The posthumous appeal claimed a constitutional right to the drug, based on the fifth amendment guarantee that no person shall “be deprived of life, liberty, or property, without due process of law.” Patients in “last chance” situations, when standard treatment offers no hope – are facing death. The Abagail Alliance argued that by not facilitating access to drugs that have passed through Phase 1 trials, the FDA is depriving them of the right to opt for a potentially life-saving intervention. The District of Columbia Circuit Court ruled against the Alliance.
The situation at the Regional Cancer Center in Kerala involved trial of an experimental drug on 27 oral cancer patients from November 1999 to April 2000. The agent had only been tested in mice. Without approval from any IRB, a scientist from Johns Hopkins contracted with the Regional Cancer Center and brought the drug to India. In July 2001 a physician at the Regional Cancer Center blew the whistle on the study, claiming that no approval had been given and that the informed consent process was a sham. Johns Hopkins conducted its own investigation and concluded:
* The scientist was negligent for failing to submit a proposal for the clinical trial to a Johns Hopkins University institutional review board. Under university policy and federally mandated procedures, faculty experiments involving human subjects must have prior IRB approval, whether conducted in the United States or abroad.In the U.S., the Abigail Alliance claimed (unsuccessfully) that the FDA regulations were too strict and abrogated Abigail's rights by preventing her and her physicians from protecting her against avoidable death.
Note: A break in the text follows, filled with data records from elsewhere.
$ cat src/rtl/wb_stream_master_pkg.sv
// ============================================================================
// Module : wb_stream_master_pkg
// Brief  : Opcodes, response codes and FSM state encodings for wb_stream_master.
// Rev    : 1.0  initial release
// ============================================================================
`default_nettype none

package wb_stream_master_pkg;

  localparam logic [7:0] CMD_WR  = 8'h57;
  localparam logic [7:0] CMD_RD  = 8'h52;
  localparam logic [7:0] RSP_ACK = 8'h06;
  localparam logic [7:0] RSP_NAK = 8'h15;
  localparam logic [7:0] RSP_ERR = 8'h3F;

  typedef logic [2:0] state_t;

  localparam state_t ST_IDLE = 3'd0;
  localparam state_t ST_ADDR = 3'd1;
  localparam state_t ST_MASK = 3'd2;
  localparam state_t ST_DATA = 3'd3;
  localparam state_t ST_BUS  = 3'd4;
  localparam state_t ST_RESP = 3'd5;

  function automatic logic is_cmd(input logic [7:0] op);
    return (op == CMD_WR) || (op == CMD_RD);
  endfunction

endpackage

`default_nettype wire

$ cat src/rtl/wb_stream_master_if.sv
// ============================================================================
// Module : wb_stream_master_if
// Brief  : Command/response byte streams plus the single-slave bus they drive.
// Rev    : 1.0  initial release
// ============================================================================
`default_nettype none

interface wb_stream_master_if #(
  parameter int WB_AW = 16,
  parameter int WB_DW = 32
);
  logic [7:0]         in_data;
  logic               in_valid;
  logic               in_ready;
  logic [7:0]         out_data;
  logic               out_valid;
  logic               out_ready;
  logic [WB_AW-1:0]   wb_addr;
  logic [WB_DW-1:0]   wb_wdata;
  logic [WB_DW/8-1:0] wb_wmsk;
  logic               wb_we;
  logic               wb_cyc;
  logic [WB_DW-1:0]   wb_rdata;
  logic               wb_ack;

  modport master (
    input  in_data, in_valid, out_ready, wb_rdata, wb_ack,
    output in_ready, out_data, out_valid, wb_addr, wb_wdata, wb_wmsk, wb_we, wb_cyc
  );

  modport slave (
    output in_data, in_valid, out_ready, wb_rdata, wb_ack,
    input  in_ready, out_data, out_valid, wb_addr, wb_wdata, wb_wmsk, wb_we, wb_cyc
  );
endinterface

`default_nettype wire

$ cat src/rtl/wb_stream_master.sv
// ============================================================================
// Module : wb_stream_master
// Brief  : Byte-stream command decoder that runs single bus read/write cycles.
// Rev    : 1.0  initial release
// ============================================================================
`default_nettype none

module wb_stream_master
  import wb_stream_master_pkg::*;
#(
  parameter int WB_AW     = 16,
  parameter int WB_DW     = 32,
  parameter int TIMEOUT_W = 8
) (
  input  wire logic          clk,
  input  wire logic          rst_n,
  wb_stream_master_if.master bus,
  output logic               busy
);

  localparam logic [TIMEOUT_W-1:0] c_tmo_last = {{(TIMEOUT_W-1){1'b1}}, 1'b0};
  localparam logic [TIMEOUT_W-1:0] c_tmo_one  = {{(TIMEOUT_W-1){1'b0}}, 1'b1};

  state_t               r_state;
  state_t               w_next;
  logic [2:0]           r_idx;
  logic                 r_we;
  logic                 r_err;
  logic                 r_ok;
  logic                 r_cyc;
  logic [15:0]          r_addr;
  logic [WB_DW-1:0]     r_wdata;
  logic [WB_DW-1:0]     r_rdata;
  logic [3:0]           r_wmsk;
  logic [TIMEOUT_W-1:0] r_tmo;

  logic       w_in_ready;
  logic       w_out_valid;
  logic [7:0] w_out_data;
  logic       w_busy;
  logic       w_in_fire;
  logic       w_out_fire;
  logic       w_tmo_hit;
  logic       w_bus_done;
  logic [2:0] w_last_idx;
  logic       w_resp_done;

  assign w_in_fire   = bus.in_valid & w_in_ready;
  assign w_out_fire  = w_out_valid & bus.out_ready;
  assign w_tmo_hit   = (r_tmo == c_tmo_last);
  assign w_bus_done  = r_cyc & (bus.wb_ack | w_tmo_hit);
  // Only a successful read carries the four data bytes after the status byte.
  assign w_last_idx  = (r_ok & ~r_we & ~r_err) ? 3'd4 : 3'd0;
  assign w_resp_done = w_out_fire & (r_idx == w_last_idx);

  always_ff @(posedge clk or negedge rst_n) begin
    if (!rst_n) r_state <= ST_IDLE;
    else        r_state <= w_next;
  end

  always_comb begin
    w_next = r_state;
    case (r_state)
      ST_IDLE: if (w_in_fire) w_next = is_cmd(bus.in_data) ? ST_ADDR : ST_RESP;
      ST_ADDR: if (w_in_fire && r_idx == 3'd1) w_next = r_we ? ST_MASK : ST_BUS;
      ST_MASK: if (w_in_fire) w_next = ST_DATA;
      ST_DATA: if (w_in_fire && r_idx == 3'd3) w_next = ST_BUS;
      ST_BUS:  if (w_bus_done) w_next = ST_RESP;
      ST_RESP: if (w_resp_done) w_next = ST_IDLE;
      default: w_next = ST_IDLE;
    endcase
  end

  always_comb begin
    w_in_ready  = rst_n & ((r_state == ST_IDLE) | (r_state == ST_ADDR) |
                           (r_state == ST_MASK) | (r_state == ST_DATA));
    w_out_valid = (r_state == ST_RESP);
    w_busy      = (r_state != ST_IDLE);
    w_out_data  = 8'h00;
    if (r_state == ST_RESP) begin
      if (r_err)      w_out_data = RSP_ERR;
      else if (!r_ok) w_out_data = RSP_NAK;
      else begin
        case (r_idx)
          3'd1:    w_out_data = r_rdata[31:24];
          3'd2:    w_out_data = r_rdata[23:16];
          3'd3:    w_out_data = r_rdata[15:8];
          3'd4:    w_out_data = r_rdata[7:0];
          default: w_out_data = RSP_ACK;
        endcase
      end
    end
  end

  always_ff @(posedge clk or negedge rst_n) begin
    if (!rst_n) begin
      r_idx   <= 3'd0;
      r_we    <= 1'b0;
      r_err   <= 1'b0;
      r_ok    <= 1'b0;
      r_cyc   <= 1'b0;
      r_addr  <= 16'h0000;
      r_wdata <= '0;
      r_rdata <= '0;
      r_wmsk  <= 4'h0;
      r_tmo   <= '0;
    end else begin
      case (r_state)
        ST_IDLE: if (w_in_fire) begin
          r_we   <= (bus.in_data == CMD_WR);
          r_err  <= ~is_cmd(bus.in_data);
          r_ok   <= 1'b0;
          r_wmsk <= 4'h0;
          r_idx  <= 3'd0;
        end
        ST_ADDR: if (w_in_fire) begin
          r_addr <= {r_addr[7:0], bus.in_data};
          r_idx  <= (r_idx == 3'd1) ? 3'd0 : r_idx + 3'd1;
          if (r_idx == 3'd1 && !r_we) begin
            r_cyc <= 1'b1;
            r_tmo <= '0;
          end
        end
        ST_MASK: if (w_in_fire) r_wmsk <= bus.in_data[3:0];
        ST_DATA: if (w_in_fire) begin
          r_wdata <= {r_wdata[WB_DW-9:0], bus.in_data};
          r_idx   <= (r_idx == 3'd3) ? 3'd0 : r_idx + 3'd1;
          if (r_idx == 3'd3) begin
            r_cyc <= 1'b1;
            r_tmo <= '0;
          end
        end
        // An ack on the timeout cycle still wins.
        ST_BUS: begin
          if (bus.wb_ack) begin
            r_cyc   <= 1'b0;
            r_ok    <= 1'b1;
            r_rdata <= bus.wb_rdata;
          end else if (w_tmo_hit) begin
            r_cyc <= 1'b0;
          end else begin
            r_tmo <= r_tmo + c_tmo_one;
          end
        end
        ST_RESP: if (w_out_fire) r_idx <= w_resp_done ? 3'd0 : r_idx + 3'd1;
        default: ;
      endcase
    end
  end

  assign bus.in_ready  = w_in_ready;
  assign bus.out_valid = w_out_valid;
  assign bus.out_data  = w_out_data;
  assign bus.wb_addr   = r_addr[WB_AW-1:0];
  assign bus.wb_wdata  = r_wdata;
  assign bus.wb_wmsk   = r_wmsk;
  assign bus.wb_we     = r_we;
  assign bus.wb_cyc    = r_cyc;
  assign busy          = w_busy;

endmodule

`default_nettype wire

$ cat src/flat_wrapper.sv
// flat-port wrapper written by rule: the top's interface ports become plain ports
module wb_stream_master_flat import wb_stream_master_pkg::*;
#(
  parameter int WB_AW     = 16,
  parameter int WB_DW     = 32,
  parameter int TIMEOUT_W = 8
)
  (clk, rst_n, busy, bus_in_data, bus_in_valid, bus_out_ready, bus_wb_rdata, bus_wb_ack, bus_in_ready, bus_out_data, bus_out_valid, bus_wb_addr, bus_wb_wdata, bus_wb_wmsk, bus_wb_we, bus_wb_cyc);
  wb_stream_master_if #(.WB_AW(WB_AW), .WB_DW(WB_DW)) bus_i ();
  input  wire logic clk;
  input  wire logic rst_n;
  output logic busy;
  input wire logic [$bits(bus_i.in_data)-1:0] bus_in_data;
  input wire logic [$bits(bus_i.in_valid)-1:0] bus_in_valid;
  input wire logic [$bits(bus_i.out_ready)-1:0] bus_out_ready;
  input wire logic [$bits(bus_i.wb_rdata)-1:0] bus_wb_rdata;
  input wire logic [$bits(bus_i.wb_ack)-1:0] bus_wb_ack;
  output wire logic [$bits(bus_i.in_ready)-1:0] bus_in_ready;
  output wire logic [$bits(bus_i.out_data)-1:0] bus_out_data;
  output wire logic [$bits(bus_i.out_valid)-1:0] bus_out_valid;
  output wire logic [$bits(bus_i.wb_addr)-1:0] bus_wb_addr;
  output wire logic [$bits(bus_i.wb_wdata)-1:0] bus_wb_wdata;
  output wire logic [$bits(bus_i.wb_wmsk)-1:0] bus_wb_wmsk;
  output wire logic [$bits(bus_i.wb_we)-1:0] bus_wb_we;
  output wire logic [$bits(bus_i.wb_cyc)-1:0] bus_wb_cyc;
  assign bus_i.in_data = bus_in_data;
  assign bus_i.in_valid = bus_in_valid;
  assign bus_i.out_ready = bus_out_ready;
  assign bus_i.wb_rdata = bus_wb_rdata;
  assign bus_i.wb_ack = bus_wb_ack;
  assign bus_in_ready = bus_i.in_ready;
  assign bus_out_data = bus_i.out_data;
  assign bus_out_valid = bus_i.out_valid;
  assign bus_wb_addr = bus_i.wb_addr;
  assign bus_wb_wdata = bus_i.wb_wdata;
  assign bus_wb_wmsk = bus_i.wb_wmsk;
  assign bus_wb_we = bus_i.wb_we;
  assign bus_wb_cyc = bus_i.wb_cyc;
  wb_stream_master #(.WB_AW(WB_AW), .WB_DW(WB_DW), .TIMEOUT_W(TIMEOUT_W)) u_core (.clk(clk), .rst_n(rst_n), .bus(bus_i), .busy(busy));
endmodule
$ cat config.mk
export PLATFORM = sky130hd
export DESIGN_NAME = wb_stream_master_flat
export DESIGN_NICKNAME = d
export VERILOG_FILES = /design/src/rtl/wb_stream_master_pkg.sv /design/src/rtl/wb_stream_master_if.sv /design/src/rtl/wb_stream_master.sv /design/src/flat_wrapper.sv
export SDC_FILE = /design/constraint.sdc
export NUM_CORES = 1
export LEC_CHECK = 0
export CAP_MARGIN = 20
export CORE_MARGIN = 2
export CORE_UTILIZATION = 45
export DETAILED_ROUTE_END_ITERATION = 10
export PLACE_DENSITY = 0.76
export SETUP_SLACK_MARGIN = 0.02
export SLEW_MARGIN = 10
export SYNTH_ARGS = -nofsm -noshare
export SYNTH_HDL_FRONTEND = slang
export SYNTH_SLANG_ARGS = --single-unit
$ cat constraint.sdc
create_clock -name clk -period 1.94 [get_ports clk]
set_input_delay 0.388 -clock clk [delete_from_list [all_inputs] [get_ports clk]]
set_output_delay 0.388 -clock clk [all_outputs]
set_load 0.02 [all_outputs]
* Word level (Yosys, flattened, before mapping)
Index checks and enable logic that the tools add are counted.
** Storage, ports and cells
- Output and inout bits :: 65
- Register bits :: 102
- Word-level logic and storage cells :: 118
** Operators by class
- Reduce and logical (&&, ||, !) cells :: 21
- Multiplexer cells :: 42
- Bitwise operators :: 14
- Equality and inequality tests :: 28
- Add/subtract/negate cells :: 2
** Operators with widths (number)
- 8-bit two-way mux :: 9
- 3-bit two-way mux :: 16
- 8-bit one-hot mux with 4 select lines :: 1
- 8-bit one-hot mux with 3 select lines :: 1
- 3-bit one-hot mux with 6 select lines :: 1
- 8-bit by 7-bit equality test with 1-bit output (second input constant) :: 2
- 2-bit by 1-bit inequality test with 1-bit output (second input constant) :: 8
- 3-bit by 2-bit equality test with 1-bit output (second input constant) :: 4
- 2-bit inequality test (second input constant) :: 6
- 3-bit one-hot mux with 4 select lines :: 1
- 6-bit AND reduction :: 2
- 3-bit equality test (second input constant) :: 3
- 8-bit by 1-bit adder with 8-bit output (second input constant) :: 1
- 8-bit equality test (second input constant) :: 1
- 1-bit two-way mux :: 8
- 4-bit two-way mux :: 2
- 4-bit one-hot mux with 2 select lines :: 1
- 2-bit AND reduction :: 4
- 1-bit bitwise AND :: 7
- 7-bit AND reduction :: 1
- 3-bit by 1-bit equality test with 1-bit output (second input constant) :: 2
- 3-bit AND reduction :: 2
- 3-bit nonzero test :: 2
- 5-bit AND reduction :: 1
- 13 further kinds :: 21

* Logic depth before layout (Yosys ltp)
- Word-level depth :: 9
- Depth in mapped cells :: 10
- Depth with buffers taken out :: 7

* Least setup slack after synthesis
Ideal clock, no wire load.
- Path kind :: reg-to-output
- Start point :: reg u_core.r_idx[0]
- End point :: out bus_out_data[1]
- Data required time :: 1.552 ns
- Buffers on the path :: 1
- Arrival :: 1.867 ns
- Cell stages (with the launch flop) :: 8
- Setup slack :: -0.315 ns
- Path through :: dfrtp_1 > inv_1 > ha_1 > clkbuf_1 > or3_1 > a21oi_1 > o21ai_0 > a21oi_1
** On the way
- Cells in the longest elaborated chain, start to end :: 5
** Ends and longest elaborated chain
- start, declared :: RTL line wb_stream_master.sv:26 : logic [2:0] r_idx;
- start signal, assigned :: RTL line wb_stream_master.sv:118 : r_idx <= (r_idx == 3'd1) ? 3'd0 : r_idx + 3'd1;
- start signal, assigned :: RTL line wb_stream_master.sv:127 : r_idx <= (r_idx == 3'd3) ? 3'd0 : r_idx + 3'd1;
- start signal, assigned :: RTL line wb_stream_master.sv:145 : ST_RESP: if (w_out_fire) r_idx <= w_resp_done ? 3'd0 : r_idx + 3'd1;
- 3-bit equality test (tied with other cells) :: RTL line wb_stream_master.sv:84 : case (r_idx)
- 8-bit one-hot mux with 4 select lines * :: RTL line wb_stream_master.sv:84
- 8-bit two-way mux * :: RTL line wb_stream_master.sv:82 : else if (!r_ok) w_out_data = RSP_NAK;
- 8-bit two-way mux * :: RTL line wb_stream_master.sv:81 : if (r_err) w_out_data = RSP_ERR;
- 8-bit two-way mux * :: RTL line wb_stream_master.sv:80 : if (r_state == ST_RESP) begin
- end, declared :: RTL line flat_wrapper.sv:19 : output wire logic [$bits(bus_i.out_data)-1:0] bus_out_data;
Mark *: on every way between the ends. The rest lies on a longest branch, timed or not.

* Worst setup path in the final report
- Start point :: reg u_core.r_idx[1]
- End point :: out bus_out_data[3]
Same word-level chain as after synthesis.

==> results by stage <==
Run status:
- The run finished, with violations left.
- The checks that failed: setup timing.

Setup path:
- The data required time at the worst endpoint is ~1.6 ns.
- At the worst endpoint, the arrival time is 2.06 ns.
- By startpoint and endpoint, the worst setup path is classified as reg2out.
- The critical path goes through inv_2 > ha_4 > or3_4 > a21oi_4 > nor2b_2 > a21oi_1 > nor2_1 > buf_2.
- The peak per-stage delay on the critical path is approximately 0.44 ns.
- Of all nets on the critical path, the largest fanout is 5.
- The number of gates on the worst path with buffers counted is 8.
- The master of the slowest instance on the critical path is sky130_fd_sc_hd__dfrtp_2.
- The endpoint kind of the worst setup timing path is an output pin.
- The critical path launch point type is a flip-flop.
- The depth of the most critical reg-to-reg path is 8.
- The kind of cell adding the most delay to the critical path is simple AND/OR/NAND/NOR gates.
- The number of buffers and inverters on the critical path is 2.

Power and ir drop:
- In this run the power density over the cells is 887 nW/um^2.
- The peak supply drop is about 0.66 mV.
- In this run the static leakage power is 0.00299 uW.

Logic synthesis:
- The most repeated cell in the gate-level netlist after synthesis is sky130_fd_sc_hd__dfrtp_1.
- The share of the synthesized area in compound gates (AO/OA/AOI/OAI) is 0.0869.
- The most used flip-flop cell after synthesis is sky130_fd_sc_hd__dfrtp_1.
- Yosys printed 0 warnings.
- The netlist area before placement is 4620 sq um.
- Of the total synthesized cell area, the portion taken by XOR and XNOR cells is 0.0133.
- Yosys mapped the design onto 46 distinct sky130hd cell types.
- The cell type contributing the most total cell area after synthesis is sky130_fd_sc_hd__dfrtp_1.
- By area the synthesized netlist is led by sky130_fd_sc_hd__dfrtp_1, sky130_fd_sc_hd__mux2_2, sky130_fd_sc_hd__ha_1.
- The count of flip-flops with a built-in enable after synthesis is 0.
- The share of synthesized area in the top cell type comes to 0.552.
- The gate count after technology mapping is roughly 380.
- Of the total synthesized cell area, the portion taken by full adders, half adders and majority gates is 0.0216.
- The flop and latch count out of synthesis is 102.
- In the synthesized netlist the async set-or-reset flop fraction comes to 1.00.
- The simple-gate portion of the synthesized area is 0.0955.
- The dominant combinational cell family by area after synthesis is multiplexers.
- The commonest cells after synthesis are sky130_fd_sc_hd__dfrtp_1, sky130_fd_sc_hd__mux2_2, sky130_fd_sc_hd__nor2_1.
- Synthesis produced a netlist with a net count of 429.
- The sequential share of the synthesized area is 0.552.
- Each instance of the synthesized netlist takes up on average 12.3 sq um.
- The multiplexer share of the synthesized area is 0.202.

Timing:
- The setup violation total in the final timing report is 9.
- The number of failing hold endpoints at the final stage is 0.
- On the final layout, the worst clock skew is 0.0128 ns.
- The ratio of final minimum period to clock period is 1.26.
- The maximum frequency from static timing analysis is 0.408 GHz.
- The time the final worst path needs with I/O delays and setup is 2.45 ns.
- The slew of the pin with the lowest slew margin is 0.642 ns.
- Setup repair after global routing could not meet its margin everywhere.
- The tightest slew margin relative to the limit is 0.572.
- The total negative setup slack is -3.72 ns.
- The number of slew-limit violations in the final report is 0.
- On the final layout, the worst hold slack is around 0.17 ns.
- Across all setup checks in the final design, the least slack found is -0.511 ns.

Cells and area:
- The share of the core filled with cells is 0.670.
- The filler cells instantiated in the layout total around 710.
- The final standard cell count with taps included and fillers excluded is around 700.
- Relative to the synthesized area, the layout overhead comes to 46.8%.
- The fraction of layout instances using a drive strength above 1 is 0.394.
- The repair_antennas step left the layout with diodes totalling 0.
- The final standard cell area without fillers is 6790 sq um.
- The net count of the finished layout is 594.

Floorplan:
- In this run the count of I/O pins placed on the die edge is 110.
- The die span in y is 105 um.
- The initialized floorplan defines 37 standard-cell rows.
- The initial utilization of the core area, before any placement, comes to 0.456.
- The die width is between 100 and 150 um.
- The core region is 10100 sq um.
- The die covers 11100 sq um.

Routing:
- The count of antenna-violating nets left after detailed routing is 0.
- The detailed router's first-iteration violation count is between 200 and 250.
- Using the TritonRoute via totals, the vias-per-cell ratio works out to 5.37.
- The average routed wire per standard cell is approximately 18 um.
- The routed layout has 3662 vias.
- For this run, the detailed router's first-pass iteration total came to 5.
- The final layout contains routed wiring with a total length of 12200 um.
- For this run, design rule violations remaining after detail routing come to 0.

Placed design:
- Routability-driven placement finished with a final weighted congestion of 0.920.
- During placement, the flow inserted port buffers numbering 109.
- Including well taps, the total number of placed cells is around 650.
- The total cell area at the placement stage is around 6300 sq um.
- The wire-length estimate of the detail-placed layout is ~8200 um.

Hold path:
- The worst min-delay path class is in2async.

Clocking:
- The clock tree from TritonCTS is yes.
- The insertion delay of the later-clocked pin in the worst-skew pair is 0.38 ns.
- The buffer cell driving the clock tree root is sky130_fd_sc_hd__clkbuf_8.
- The register clock-pin slew on the reported worst setup and hold paths is between 0.1 and 0.15 ns.
- The tree built by TritonCTS fans out to ~100 sinks.
- The maximum buffer depth of the clock tree is 2.
- The clock buffer count from CTS is 9.
- The deepest level of the CTS H-tree is 3.

GRT:
- The via count of the first global-routing pass is ~3700.
- The initial antenna violation count is 0.
- The residual overflow from global routing is 0.
- For this run, the total global-route usage over all layers was measured as 0.213.
- The global-route wire length before repair is 18300 um.
- Entering global routing, the biggest net connects a little over 50 pins.

Run:
- The number of maximum-capacitance violations is 0.
-- through the flow --
step	setup slack (ns)	total power (uW)
floorplan	-0.0685	3510
global placement	-0.467	4230
detailed placement	-0.558	4290
global route	-0.584	6310
finish	-0.511	6020
CTS	-0.507	5980
-- layout by cell type (no fill, tap or decap), drive strengths merged, types with 4 or more instances in the layout --
cell	netlist	layout
nand2	20	20
nand3	4	4
nand2b	5	5
ha	8	8
nor2	26	26
inv	12	15
clkdlybuf4s50	0	96
clkbuf	10	13
o31ai	4	4
dfrtp	102	102
o21ai	14	14
xnor2	4	4
a22oi	9	9
or3	4	4
nor3	8	8
buf	10	72
mux2	81	81
a21oi	15	15
-- layer usage --
layer | vias up | routed length, um | global-route usage
met4 | 0 | 294 | 0.0952
met1 | 1827 | 5100 | 0.265
met3 | 24 | 1060 | 0.0656
li1 | 1668 | - | -
met2 | 143 | 5750 | 0.341
met5 | - | 0 | 0
-- path summary, 6_finish.rpt --
check,start,to,slack [ns]
max in group asynchronous,rst_n,u_core.bus.wb_wdata[22],0.71
worst max-delay path,u_core.r_idx[1],bus_out_data[3],-0.51
worst max register to register,u_core.r_idx[1],u_core.r_state[0],-0.03
min in group clk,u_core.bus.wb_wmsk[2],u_core.bus.wb_wmsk[2],0.50
worst min register to register,u_core.bus.wb_wmsk[2],u_core.bus.wb_wmsk[2],0.50
worst min-delay path,rst_n,u_core.bus.wb_addr[2],0.17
In India critics concluded that the Regional Cancer Center was too lax in its oversight of research, and that the drug trial abrogated participants' rights to adequate protection.
* The trial did not meet Johns Hopkins standards for research with human subjects. For example, the committee found there was inadequate safety testing of the drugs in animals before they were injected into human patients. The committee also said that consent forms used to recruit patients for the study were inadequate.
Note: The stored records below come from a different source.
**src/rtl/if_id_pipe.sv**
```systemverilog
// IF/ID pipeline stage: a 2-entry skid buffer between fetch and decode with flush,
// NOP injection on empty slots and a fully registered in_ready_o.
module if_id_pipe #(
  parameter int unsigned      XLEN     = 32,
  parameter int unsigned      ILEN     = 32,
  parameter logic [ILEN-1:0]  NOP_INST = 32'h00000013,
  parameter logic [XLEN-1:0]  RST_PC   = '0
) (
  input  logic            clk,
  input  logic            rst,
  input  logic            flush_i,
  input  logic            in_valid_i,
  output logic            in_ready_o,
  input  logic [XLEN-1:0] pc_i,
  input  logic [ILEN-1:0] inst_i,
  input  logic            fault_i,
  output logic            out_valid_o,
  input  logic            out_ready_i,
  output logic [XLEN-1:0] pc_o,
  output logic [ILEN-1:0] inst_o,
  output logic            fault_o
);

  // Encoding is {M.valid, S.valid}, so both handshake outputs are plain register bits.
  typedef enum logic [1:0] {
    EMPTY = 2'b00,
    ONE   = 2'b10,
    FULL  = 2'b11
  } state_t;

  state_t state_q, state_d;

  logic [XLEN-1:0] m_pc, s_pc;
  logic [ILEN-1:0] m_inst, s_inst;
  logic            m_fault, s_fault;

  logic accept, drain;
  logic load_m_in, load_m_skid, clear_m;
  logic load_s_in, clear_s;

  // A beat moves on a side only in a cycle where both valid and ready are high;
  // a valid beat holds its fields stable until it is taken.
  assign in_ready_o  = ~state_q[0];
  assign out_valid_o = state_q[1];
  assign accept      = in_valid_i & in_ready_o;
  assign drain       = out_valid_o & out_ready_i;

  assign pc_o    = m_pc;
  assign inst_o  = m_inst;
  assign fault_o = m_fault;

  always_comb begin
    state_d     = state_q;
    load_m_in   = 1'b0;
    load_m_skid = 1'b0;
    clear_m     = 1'b0;
    load_s_in   = 1'b0;
    clear_s     = 1'b0;
    if (flush_i) begin
      state_d = EMPTY;
      clear_m = 1'b1;
      clear_s = 1'b1;
    end else begin
      case (state_q)
        EMPTY: begin
          if (accept) begin
            state_d   = ONE;
            load_m_in = 1'b1;
          end
        end
        ONE: begin
          if (accept && drain) begin
            load_m_in = 1'b1;
          end else if (accept) begin
            state_d   = FULL;
            load_s_in = 1'b1;
          end else if (drain) begin
            state_d = EMPTY;
            clear_m = 1'b1;
          end
        end
        FULL: begin
          if (drain) begin
            state_d     = ONE;
            load_m_skid = 1'b1;
            clear_s     = 1'b1;
          end
        end
        default: begin
          state_d = EMPTY;
          clear_m = 1'b1;
          clear_s = 1'b1;
        end
      endcase
    end
  end

  always_ff @(posedge clk) begin
    if (rst) begin
      state_q <= EMPTY;
      m_pc    <= RST_PC;
      m_inst  <= NOP_INST;
      m_fault <= 1'b0;
      s_pc    <= RST_PC;
      s_inst  <= NOP_INST;
      s_fault <= 1'b0;
    end else begin
      state_q <= state_d;
      if (clear_m) begin
        m_pc    <= RST_PC;
        m_inst  <= NOP_INST;
        m_fault <= 1'b0;
      end else if (load_m_in) begin
        m_pc    <= pc_i;
        m_inst  <= inst_i;
        m_fault <= fault_i;
      end else if (load_m_skid) begin
        m_pc    <= s_pc;
        m_inst  <= s_inst;
        m_fault <= s_fault;
      end
      if (clear_s) begin
        s_pc    <= RST_PC;
        s_inst  <= NOP_INST;
        s_fault <= 1'b0;
      end else if (load_s_in) begin
        s_pc    <= pc_i;
        s_inst  <= inst_i;
        s_fault <= fault_i;
      end
    end
  end

endmodule

```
* The scientist carried drugs used in the study to India without either an "investigative new drug" approval from the Food and Drug Administration or explicit FDA export permission.
* The scientist, without authority, signed several versions of a document committing the university to collaboration with the RCC.
It isn't surprising that a country with strict research regulations (the U.S.) pushes drug research to sites where the regulation is more lax (such as India).
A New England Journal article discusses the risks to India as "A New Colonialism."
I hope we are in the process of seeing a global re-equilibration with regard to "rights" in health care. In the U.S. our expectations are excessive - as evidenced by our belief that we have a right to anything we or our doctors hope might provide benefit. In India, at least as seen by an outsider, expectations for what each individual deserves are too low, as evidenced by the way poor patients at the Regional Cancer Center were herded into a study. The disputed drug trial in India reflects the dark side of both countries - U.S. entitlement to join in the exploiting of poor citizens in India.
We owe thanks to the whistleblowers and journalists who give both countries opportunity to look in the mirror and see our failings.